The problem then is to do this without any downtime. Of course you first have to create a copy of the existing Plone instance on the new machine, create a snapshot backup of all the related data, and restore this data on the new machine. But what about the connected domains? The IP addresses differ (if you don’t use one web server that does all the domain handling). It can take up to several hours to update all the domains on the root DNS servers. But you want your sites online, with up to date data.
Nginx configuration: proxy_pass permalink
We’re using Nginx as web server for several reasons (of course Apache does the job as well). So the following examples are taken from our Nginx config.

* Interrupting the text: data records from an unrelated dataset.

Background: an optimization exercise with open tools, aiming at small area, a short achievable clock period and few clock cycles. Do not read the settings as production practice.
In this exercise RTL edits were held to simulation tests only and were not proved equivalent to the original.
No activity file was given, so power comes from the tool's default toggle rates.

<file path="design/flow/run.sh">
#!/bin/bash
# synth_recipe.tcl (not shown) runs the flow's synth.tcl, then flattens the netlist and writes it again
# the make line also repeats each setting of config.mk as NAME=value (left out here)
make -C /OpenROAD-flow-scripts/flow DESIGN_CONFIG=/design/flow/config.mk WORK_HOME=/design/flow/orfs CLKGATE_MAP_FILE= SYNTH_SCRIPT=/design/flow/synth_recipe.tcl finish
</file>
<file path="design/flow/constraint.sdc">
create_clock -name core_clock -period 5.0 [get_ports {CLK}]
set_input_delay 1.0000 -clock core_clock [delete_from_list [all_inputs] [get_ports {CLK}]]
set_output_delay 1.0000 -clock core_clock [all_outputs]
set_load 0.01 [all_outputs]
</file>
<file path="design/flow/config.mk">
export PLATFORM = sky130hd
export DESIGN_NAME = JAM
export DESIGN_NICKNAME = JAM
export VERILOG_FILES = /design/flow/design.v
export SDC_FILE = /design/flow/constraint.sdc
export NUM_CORES = 4
export LEC_CHECK = 0
export CAP_MARGIN = 20
export CORE_MARGIN = 2
export CORE_UTILIZATION = 40
export SLEW_MARGIN = 20
</file>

Imagine you have the following config on your actual server:
server {
listen ip-of-actual-server:80;
server_name your-domain.com;
location / {
proxy_pass http://127.0.0.1:8080/VirtualHostBase/http/your-domain.com:80/your-site/VirtualHostRoot/;
}
}
On your new server, add the same config. The only thing that changes is the IP address:
server {
listen ip-of-new-server:80;
server_name your-domain.com;
location / {
proxy_pass http://127.0.0.1:8080/VirtualHostBase/http/your-domain.com:80/your-site/VirtualHostRoot/;
}
}
Now, on your old server, adjust the config for your domain. Use the proxy_pass
directive to point to your new server. The important part is the proxy_set_header
directive:
server {
listen ip-of-actual-server:80;
server_name your-domain.com;
location / {
proxy_pass http://your-new-server;
proxy_redirect off;
proxy_set_header Host $host;
}
}
That’s it. Now you can move your instance, restart Nginx and update your DNS settings. It’s save to remove the config on the old server after about one week. Then all the root DNS servers should be updated and have the new IP address for your domain.